We are currently building the complete back-end system for a very large event venue. The project includes everything from initial contract negotiations, event planning, automated invoices, and CRM. The system even goes so far as to give the food coordinators an interface that lets them make changes to seasonal menus and see how much food they need to buy in bulk for all the events this month. It’s a very complicated system, and has a lot of interlocked parts that rely on each other to function.
Added to that complexity, the client has a penchant for changing their minds. While we did an extensive wireframing phase, some details (or new details) are coming to light in the implementation phase that are requiring (sometimes) substantial changes in where information is presented in the workflow.
As an example, the event facility has a notion of “global discounts,” such as “book this event during the summer [which is off-season for them] and get 10% off.” In all the documentation we received, discounts were created as line items on an invoice. It wasn’t until half-way into development that they decided discounts should be a global idea, tied to a contract, and show up on any and all invoices for the client.
Obviously, this presented problems on both the back-end and front-end. In the back-end, the data had to live somewhere else (not where the invoices live). The front-end could have also been a disaster.
We had built a fairly complex (but intuitive on the front-end) method for the client to dynamically add discounts to an invoice and adjust the discount’s parameters on the page. Had we done this with traditional form-based HTML, it would have been a small nightmare to rip out all the code in order to move it to the contract modules. This is because traditional forms not only have the HTML to create the form, but also the PHP code required to act on a form submission.
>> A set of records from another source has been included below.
What follows belongs to an exercise in optimizing a design on an open flow for small area, a short achievable clock period and few clock cycles per item; a production flow would make more cautious choices.
In this exercise RTL edits were held to simulation tests only and were not proved equivalent to the original.

## old
==> module rau_datapath, before the edit <==
module rau_datapath (
	input  wire         clk,
	input  wire         arst_n,
	input  wire         full,
	output logic        take,
	input  wire  [63:0] n_val,
	input  wire  [61:0] d_val,
	input  wire         n_neg,
	input  wire         special,
	input  wire  [1:0]  special_st,
	output logic        out_valid,
	input  wire         out_ready,
	output logic [31:0] out_r_num,
	output logic [30:0] out_r_den,
	output logic [1:0]  out_status
);
	logic [63:0] u_q;
	logic [62:0] v_q;
	logic [31:0] m11, m21, m12, m22;
	logic        run_q, pend_q, done_q, c2v_q;
	logic [1:0]  sts_q, pst_q;
	assign take = full && !run_q && !pend_q;
	wire out_free = !done_q || out_ready;
	wire        u0 = u_q[0];
	wire        v0 = v_q[0];
	wire [63:0] d1 = u_q - {1'b0, v_q};
	wire        ge = !d1[63];
	wire        eq = (u_q == {1'b0, v_q});
	wire [63:0] x  = u0 ? d1 : u_q;
	wire        both_even = !u0 && !v0;
	logic [1:0] sh;
	always_comb begin
		if (both_even || x[1]) sh = 2'd0;
		else if (x[2])         sh = 2'd1;
		else if (x[3])         sh = 2'd2;
		else                   sh = 2'd3;
	end
	wire [63:0] x1   = {x[63], x[63:1]};
	logic [63:0] y;
	always_comb begin
		case (sh)
			2'd0: y = x1;
			2'd1: y = {{1{x1[63]}}, x1[63:1]};
			2'd2: y = {{2{x1[63]}}, x1[63:2]};
			default: y = {{3{x1[63]}}, x1[63:3]};
		endcase
	end
	wire        yfix = y[63] && y[0];
	wire [63:0] u_nx = yfix ? {~y[63:1], 1'b1} : y;
	wire [31:0] c12 = c2v_q ? m12 : 32'd0;
	wire [31:0] c22 = c2v_q ? m22 : 32'd1;
	function automatic logic shl_ovf(input logic [31:0] t, input logic [1:0] k);
		case (k)
			2'd0: shl_ovf = (t[31:30] != {2{t[31]}});
			2'd1: shl_ovf = (t[31:29] != {3{t[31]}});
			2'd2: shl_ovf = (t[31:28] != {4{t[31]}});
			default: shl_ovf = (t[31:27] != {5{t[31]}});
		endcase
	endfunction
	wire        sel1 = !u0 || ge;
	wire [31:0] t1 = sel1 ? m11 : c12;
	wire [31:0] t2 = sel1 ? m21 : c22;
	wire [31:0] c1n = (t1 << 1) << sh;
	wire [31:0] c2n = (t2 << 1) << sh;
	wire        ovf_a = shl_ovf(m11, sh) || shl_ovf(m21, sh);
	wire        ovf_b = shl_ovf(c12, sh) || shl_ovf(c22, sh);
	wire        ovf_c1 = sel1 ? ovf_a : ovf_b;
	wire [32:0] s1 = {m11[31], m11} + {c12[31], c12};
	wire [32:0] s2 = {m21[31], m21} + {c22[31], c22};
	wire        ovf_c2 = (s1[32] != s1[31]) || (s2[32] != s2[31]);
	logic [5:0]  t_q;
	logic        blo_q;
	logic [62:0] tmask;
	always_comb begin
		for (int i = 0; i < 63; i++) tmask[i] = (i >= t_q);
	end
	wire bl_hit = ((v_q & tmask) == '0);
	wire [31:0] hi_or = (n_val[63] ? ~n_val[63:32] : n_val[63:32]) | {2'b00, d_val[61:32]};
	logic [5:0] t_ld;
	always_comb begin
		t_ld = 6'd0;
		for (int i = 0; i < 32; i++) if (hi_or[i]) t_ld = 6'(i + 1);
	end
	wire st_odd  = u0 && v0;
	wire st_ueven = !u0 && v0;
	wire fin     = st_odd && (eq || ovf_c2 || ovf_c1);
	wire fin_ovf = st_odd && (ovf_c2 || (ovf_c1 && !eq));
	wire ue_ovf  = st_ueven && (ovf_c1 || ovf_c2);
	wire stop    = fin || ue_ovf || blo_q;
	always_ff @(posedge clk or negedge arst_n) begin
		if (!arst_n) begin
			run_q  <= 1'b0;
			pend_q <= 1'b0;
			done_q <= 1'b0;
		end else begin
			if (run_q && stop) begin
				run_q  <= 1'b0;
				done_q <= 1'b1;
			end else begin
				if (done_q && out_ready) done_q <= 1'b0;
				if ((take || pend_q) && !run_q) begin
					run_q  <= out_free;
					pend_q <= !out_free;
				end
			end
		end
	end
	always_ff @(posedge clk) begin
		if (take) begin
			t_q   <= special ? 6'd0 : t_ld;
			blo_q <= 1'b0;
		end else if (run_q) begin
			if (both_even && t_q != 6'd0) t_q <= t_q - 6'd1;
			blo_q <= bl_hit;
		end
		if (take) begin
			u_q   <= special ? 64'd1 : (n_val[0] && n_val[63]) ? {~n_val[63:1], 1'b1} : n_val;
			v_q   <= special ? 63'd1 : {1'b0, d_val};
			m11   <= special ? 32'd0 : n_neg ? 32'hffff_ffff : 32'd1;
			m21   <= 32'd0;
			pst_q <= special_st;
		end else if (run_q) begin
			if (both_even) begin
				u_q <= u_nx;
				v_q <= {1'b0, v_q[62:1]};
			end else if (!v0) begin
				u_q   <= {1'b0, v_q};
				v_q   <= u_q[62:0];
				m11   <= c12;
				m21   <= c22;
				m12   <= m11;
				m22   <= m21;
			end else begin
				u_q <= u_nx;
				if (u0 && !ge) v_q <= u_q[62:0];
				m11 <= c1n;
				m21 <= c2n;
				if (u0) begin
					m12 <= s1[31:0];
					m22 <= s2[31:0];
				end
			end
			if (fin_ovf || ue_ovf || blo_q) begin
				m12   <= 32'd0;
				m22   <= 32'd1;
				sts_q <= 2'd2;
			end else if (fin) begin
				sts_q <= pst_q;
			end
		end
	end
	always_ff @(posedge clk or negedge arst_n) begin
		if (!arst_n) begin
			c2v_q <= 1'b0;
		end else if (take) begin
			c2v_q <= 1'b0;
		end else if (run_q && ((v0 && u0) || (!v0 && !both_even) || ue_ovf)) begin
			c2v_q <= 1'b1;
		end
	end
	assign out_valid  = done_q;
	assign out_r_num  = m12;
	assign out_r_den  = m22[30:0];
	assign out_status = sts_q;
endmodule
make LEC_CHECK=0 CAP_MARGIN=20 CORE_MARGIN=2 CORE_UTILIZATION=75 SLEW_MARGIN=20 finish   # period 13.0 ns
run.sh (not shown) runs the stock make flow with config.mk's settings and CLKGATE_MAP_FILE= SYNTH_SCRIPT=/design/flow/synth_recipe.tcl, a recipe that flattens the netlist after the stock synthesis.
Having completed the whole flow, old delivered a layout that passed the timing, DRC and antenna checks.
Testbench counts of old, summed over its fixed seeds: cycles 70,685, items 3,200.
Modified inputs, new compared to old
--- a/flow/design.v
+++ b/flow/design.v
@@ -254,31 +254,18 @@
 	wire        ovf_a = shl_ovf(m11, sh) || shl_ovf(m21, sh);
 	wire        ovf_b = shl_ovf(c12, sh) || shl_ovf(c22, sh);
 	wire        ovf_c1 = sel1 ? ovf_a : ovf_b;
 	wire [32:0] s1 = {m11[31], m11} + {c12[31], c12};
 	wire [32:0] s2 = {m21[31], m21} + {c22[31], c22};
 	wire        ovf_c2 = (s1[32] != s1[31]) || (s2[32] != s2[31]);
-	logic [5:0]  t_q;
-	logic        blo_q;
-	logic [62:0] tmask;
-	always_comb begin
-		for (int i = 0; i < 63; i++) tmask[i] = (i >= t_q);
-	end
-	wire bl_hit = ((v_q & tmask) == '0);
-	wire [31:0] hi_or = (n_val[63] ? ~n_val[63:32] : n_val[63:32]) | {2'b00, d_val[61:32]};
-	logic [5:0] t_ld;
-	always_comb begin
-		t_ld = 6'd0;
-		for (int i = 0; i < 32; i++) if (hi_or[i]) t_ld = 6'(i + 1);
-	end
 	wire st_odd  = u0 && v0;
 	wire st_ueven = !u0 && v0;
 	wire fin     = st_odd && (eq || ovf_c2 || ovf_c1);
 	wire fin_ovf = st_odd && (ovf_c2 || (ovf_c1 && !eq));
 	wire ue_ovf  = st_ueven && (ovf_c1 || ovf_c2);
-	wire stop    = fin || ue_ovf || blo_q;
+	wire stop    = fin || ue_ovf;
 	always_ff @(posedge clk or negedge arst_n) begin
 		if (!arst_n) begin
 			run_q  <= 1'b0;
 			pend_q <= 1'b0;
 			done_q <= 1'b0;
 		end else begin
@@ -293,19 +280,12 @@
 				end
 			end
 		end
 	end
 	always_ff @(posedge clk) begin
 		if (take) begin
-			t_q   <= special ? 6'd0 : t_ld;
-			blo_q <= 1'b0;
-		end else if (run_q) begin
-			if (both_even && t_q != 6'd0) t_q <= t_q - 6'd1;
-			blo_q <= bl_hit;
-		end
-		if (take) begin
 			u_q   <= special ? 64'd1 : (n_val[0] && n_val[63]) ? {~n_val[63:1], 1'b1} : n_val;
 			v_q   <= special ? 63'd1 : {1'b0, d_val};
 			m11   <= special ? 32'd0 : n_neg ? 32'hffff_ffff : 32'd1;
 			m21   <= 32'd0;
 			pst_q <= special_st;
 		end else if (run_q) begin
@@ -326,13 +306,13 @@
 				m21 <= c2n;
 				if (u0) begin
 					m12 <= s1[31:0];
 					m22 <= s2[31:0];
 				end
 			end
-			if (fin_ovf || ue_ovf || blo_q) begin
+			if (fin_ovf || ue_ovf) begin
 				m12   <= 32'd0;
 				m22   <= 32'd1;
 				sts_q <= 2'd2;
 			end else if (fin) begin
 				sts_q <= pst_q;
 			end
Findings:
- Fmax in new vs old: down about 4.3%
- Between old and new, the sequential portion of the cell area is higher for new.
- The higher final critical path time including I/O delays and setup came out of new.
- | final cell utilization of the core | new vs old | 1.3 points higher |
- Total number of cells along the worst setup path, old and new: higher on old
- Reported for old and new, number of H-tree branching levels turned out identical to the last digit.
- Looking at post-route clock period utilization across old and new, the one that comes out lower is old.
- Synthesized area is lower on new
- Compared with old, new shows a number of sequential cells that is 1.3% lower.
Testbench counts of new, summed over its fixed seeds: cycles 71,838, items 3,200.


== v22 ==
Another version of the RTL of rational_arithmetic_unit (not shown whole).
==> module rau_datapath, before the edit <==
module rau_datapath (
	input  wire         clk,
	input  wire         arst_n,
	input  wire         full,
	output logic        take,
	input  wire  [63:0] n_val,
	input  wire  [61:0] d_val,
	input  wire         n_neg,
	input  wire         special,
	input  wire  [1:0]  special_st,
	output logic        out_valid,
	input  wire         out_ready,
	output logic [31:0] out_r_num,
	output logic [30:0] out_r_den,
	output logic [1:0]  out_status
);
	logic [63:0] u_q;
	logic [62:0] v_q;
	logic [31:0] m11, m21, m12, m22;
	logic        run_q, pend_q, done_q, c2v_q;
	logic [1:0]  sts_q, pst_q;
	assign take = full && !run_q && !pend_q;
	wire out_free = !done_q || out_ready;
	wire        u0 = u_q[0];
	wire        v0 = v_q[0];
	wire [63:0] d1 = u_q - {1'b0, v_q};
	wire        ge = !d1[63];
	wire        eq = (d1 == '0);
	wire [63:0] x  = u0 ? d1 : u_q;
	wire        both_even = !u0 && !v0;
	logic [1:0] sh;
	always_comb begin
		if (both_even || x[1]) sh = 2'd0;
		else if (x[2])         sh = 2'd1;
		else if (x[3])         sh = 2'd2;
		else                   sh = 2'd3;
	end
	wire [63:0] x1   = {x[63], x[63:1]};
	logic [63:0] y;
	always_comb begin
		case (sh)
			2'd0: y = x1;
			2'd1: y = {{1{x1[63]}}, x1[63:1]};
			2'd2: y = {{2{x1[63]}}, x1[63:2]};
			default: y = {{3{x1[63]}}, x1[63:3]};
		endcase
	end
	wire        yfix = y[63] && y[0];
	wire [63:0] u_nx = yfix ? {~y[63:1], 1'b1} : y;
	wire [31:0] c12 = c2v_q ? m12 : 32'd0;
	wire [31:0] c22 = c2v_q ? m22 : 32'd1;
	function automatic logic shl_ovf(input logic [31:0] t, input logic [1:0] k);
		case (k)
			2'd0: shl_ovf = (t[31:30] != {2{t[31]}});
			2'd1: shl_ovf = (t[31:29] != {3{t[31]}});
			2'd2: shl_ovf = (t[31:28] != {4{t[31]}});
			default: shl_ovf = (t[31:27] != {5{t[31]}});
		endcase
	endfunction
	wire        sel1 = !u0 || ge;
	wire [31:0] t1 = sel1 ? m11 : c12;
	wire [31:0] t2 = sel1 ? m21 : c22;
	wire [31:0] c1n = (t1 << 1) << sh;
	wire [31:0] c2n = (t2 << 1) << sh;
	wire        ovf_a = shl_ovf(m11, sh) || shl_ovf(m21, sh);
	wire        ovf_b = shl_ovf(c12, sh) || shl_ovf(c22, sh);
	wire        ovf_c1 = sel1 ? ovf_a : ovf_b;
	wire [32:0] s1 = {m11[31], m11} + {c12[31], c12};
	wire [32:0] s2 = {m21[31], m21} + {c22[31], c22};
	wire        ovf_c2 = (s1[32] != s1[31]) || (s2[32] != s2[31]);
	logic [5:0]  t_q;
	logic        blo_q;
	logic [62:0] tmask;
	always_comb begin
		for (int i = 0; i < 63; i++) tmask[i] = (i >= t_q);
	end
	wire bl_hit = ((v_q & tmask) == '0);
	wire [31:0] hi_or = (n_val[63] ? ~n_val[63:32] : n_val[63:32]) | {2'b00, d_val[61:32]};
	logic [5:0] t_ld;
	always_comb begin
		t_ld = 6'd0;
		for (int i = 0; i < 32; i++) if (hi_or[i]) t_ld = 6'(i + 1);
	end
	wire st_odd  = u0 && v0;
	wire st_ueven = !u0 && v0;
	wire fin     = st_odd && (eq || ovf_c2 || ovf_c1);
	wire fin_ovf = st_odd && (ovf_c2 || (ovf_c1 && !eq));
	wire ue_ovf  = st_ueven && (ovf_c1 || ovf_c2);
	wire stop    = fin || ue_ovf || blo_q;
	always_ff @(posedge clk or negedge arst_n) begin
		if (!arst_n) begin
			run_q  <= 1'b0;
			pend_q <= 1'b0;
			done_q <= 1'b0;
		end else begin
			if (run_q && stop) begin
				run_q  <= 1'b0;
				done_q <= 1'b1;
			end else begin
				if (done_q && out_ready) done_q <= 1'b0;
				if ((take || pend_q) && !run_q) begin
					run_q  <= out_free;
					pend_q <= !out_free;
				end
			end
		end
	end
	always_ff @(posedge clk) begin
		if (take) begin
			t_q   <= special ? 6'd0 : t_ld;
			blo_q <= 1'b0;
		end else if (run_q) begin
			if (both_even && t_q != 6'd0) t_q <= t_q - 6'd1;
			blo_q <= bl_hit;
		end
		if (take) begin
			u_q   <= special ? 64'd1 : (n_val[0] && n_val[63]) ? {~n_val[63:1], 1'b1} : n_val;
			v_q   <= special ? 63'd1 : {1'b0, d_val};
			m11   <= special ? 32'd0 : n_neg ? 32'hffff_ffff : 32'd1;
			m21   <= 32'd0;
			pst_q <= special_st;
		end else if (run_q) begin
			if (both_even) begin
				u_q <= u_nx;
				v_q <= {1'b0, v_q[62:1]};
			end else if (!v0) begin
				u_q   <= {1'b0, v_q};
				v_q   <= u_q[62:0];
				m11   <= c12;
				m21   <= c22;
				m12   <= m11;
				m22   <= m21;
			end else begin
				u_q <= u_nx;
				if (u0 && !ge) v_q <= u_q[62:0];
				m11 <= c1n;
				m21 <= c2n;
				if (u0) begin
					m12 <= s1[31:0];
					m22 <= s2[31:0];
				end
			end
			if (fin_ovf || ue_ovf || blo_q) begin
				m12   <= 32'd0;
				m22   <= 32'd1;
				sts_q <= 2'd2;
			end else if (fin) begin
				sts_q <= pst_q;
			end
		end
	end
	always_ff @(posedge clk or negedge arst_n) begin
		if (!arst_n) begin
			c2v_q <= 1'b0;
		end else if (take) begin
			c2v_q <= 1'b0;
		end else if (run_q && ((v0 && u0) || (!v0 && !both_even) || ue_ovf)) begin
			c2v_q <= 1'b1;
		end
	end
	assign out_valid  = done_q;
	assign out_r_num  = m12;
	assign out_r_den  = m22[30:0];
	assign out_status = sts_q;
endmodule
export LEC_CHECK = 0
export CAP_MARGIN = 20
export CORE_MARGIN = 2
export CORE_UTILIZATION = 40
export SLEW_MARGIN = 20
create_clock -name core_clock -period 13.0 [get_ports {clk}]
v22 completed every stage of the flow, and the final layout passed the timing, DRC and antenna checks.
Testbench counts of v22, summed over its fixed seeds: cycles 70,685, items 3,200.
Relative to v22, the following input files were edited for v13:
-- flow/design.v --
<<< v22, line 215
	wire [63:0] d1 = u_q - {1'b0, v_q};
	wire        ge = !d1[63];
	wire        eq = (d1 == '0);
	wire [63:0] x  = u0 ? d1 : u_q;
	wire        both_even = !u0 && !v0;
>>> v13, line 215
	wire [63:0] d1 = u_q - {1'b0, v_q};
	wire        ge = !d1[63];
	wire        eq = (u_q == {1'b0, v_q});
	wire [63:0] x  = u0 ? d1 : u_q;
	wire        both_even = !u0 && !v0;
<<< v22, line 258
	wire [32:0] s2 = {m21[31], m21} + {c22[31], c22};
	wire        ovf_c2 = (s1[32] != s1[31]) || (s2[32] != s2[31]);
	logic [5:0]  t_q;
	logic        blo_q;
	logic [62:0] tmask;
	always_comb begin
		for (int i = 0; i < 63; i++) tmask[i] = (i >= t_q);
	end
	wire bl_hit = ((v_q & tmask) == '0);
	wire [31:0] hi_or = (n_val[63] ? ~n_val[63:32] : n_val[63:32]) | {2'b00, d_val[61:32]};
	logic [5:0] t_ld;
	always_comb begin
		t_ld = 6'd0;
		for (int i = 0; i < 32; i++) if (hi_or[i]) t_ld = 6'(i + 1);
	end
	wire st_odd  = u0 && v0;
	wire st_ueven = !u0 && v0;
>>> v13, line 258
	wire [32:0] s2 = {m21[31], m21} + {c22[31], c22};
	wire        ovf_c2 = (s1[32] != s1[31]) || (s2[32] != s2[31]);
	wire st_odd  = u0 && v0;
	wire st_ueven = !u0 && v0;
<<< v22, line 276
	wire fin_ovf = st_odd && (ovf_c2 || (ovf_c1 && !eq));
	wire ue_ovf  = st_ueven && (ovf_c1 || ovf_c2);
	wire stop    = fin || ue_ovf || blo_q;
	always_ff @(posedge clk or negedge arst_n) begin
		if (!arst_n) begin
>>> v13, line 263
	wire fin_ovf = st_odd && (ovf_c2 || (ovf_c1 && !eq));
	wire ue_ovf  = st_ueven && (ovf_c1 || ovf_c2);
	wire stop    = fin || ue_ovf;
	always_ff @(posedge clk or negedge arst_n) begin
		if (!arst_n) begin
<<< v22, line 296
	end
	always_ff @(posedge clk) begin
		if (take) begin
			t_q   <= special ? 6'd0 : t_ld;
			blo_q <= 1'b0;
		end else if (run_q) begin
			if (both_even && t_q != 6'd0) t_q <= t_q - 6'd1;
			blo_q <= bl_hit;
		end
		if (take) begin
			u_q   <= special ? 64'd1 : (n_val[0] && n_val[63]) ? {~n_val[63:1], 1'b1} : n_val;
>>> v13, line 283
	end
	always_ff @(posedge clk) begin
		if (take) begin
			u_q   <= special ? 64'd1 : (n_val[0] && n_val[63]) ? {~n_val[63:1], 1'b1} : n_val;
<<< v22, line 330
				end
			end
			if (fin_ovf || ue_ovf || blo_q) begin
				m12   <= 32'd0;
				m22   <= 32'd1;
>>> v13, line 310
				end
			end
			if (fin_ovf || ue_ovf) begin
				m12   <= 32'd0;
				m22   <= 32'd1;
Diff v13 and v22: share of final-layout standard cells stronger than drive strength 1 lower in v22. Combined area of all synthesized cells on v13 is ahead of v22. v13 vs. v22: net count after synthesis now smaller, number of signal-net buffers in the layout now larger. Of v13 and v22, v13 shows the lower number of placement rows, with v22 above it.
Testbench counts of v13, summed over its fixed seeds: cycles 71,838, items 3,200.

==> what the ideal ports hide <==
How much do the figures lean on ideal ports? The routed layouts below were timed once more, with nothing changed but the port constraints. Step 1 (the two cells are an assumption about what drives the block):
set clk [get_ports {clk}]
set_driving_cell -lib_cell sky130_fd_sc_hd__clkbuf_16 $clk
set_driving_cell -lib_cell sky130_fd_sc_hd__buf_2 [delete_from_list [all_inputs] $clk]
Step 2, shift: input delay + t, output delay - t, t = (earliest + latest rising clock arrival at the registers) / 2. This alone moves slack from input paths to output paths. Slacks: no drivers / after step 1 / after step 2; pairs: no drivers / after step 1.
run	shift t [ns]	slack for setup (ns)	hold WS [ns]
old	0.729	6.857 / 6.857 / 6.857	0.448 / 0.448 / 0.448
new	0.718	6.581 / 6.581 / 6.581	0.438 / 0.438 / 0.438
v22	0.714	5.231 / 5.231 / 5.231	0.442 / 0.442 / 0.442
v13	0.704	6.806 / 6.806 / 6.806	0.436 / 0.436 / 0.436
After both steps setup and hold are still met in every run listed.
Because the entire site is utilizing Ajax to store and edit data, we didn’t have these problems in the front-end. All of the user experience elements (text area, checkboxes, etc.) are completely modular and self-contained. In other words, a checkbox knows how to update the correct database entry and doesn’t require any external code to do so. Likewise, a text field updates the database field it points to as the user types. There is no secondary code sitting somewhere waiting for a form submission for that text box.
This self-contained modularity made it extremely simple to take the fields from one HTML file and put them on another one. Then the functionality simply works because it is independent of anything else that is on the page.
When a client is prone to changing their minds a lot, or when functionality is changed during the development cycle, it is imperative to minimize the risks and costs, especially for a client that might push back on scope creep charges. By developing functionality in a highly modular way, we have been able to mitigate the change of course by making it extremely easy to move parts of pages elsewhere without disrupting any other functionality on the page.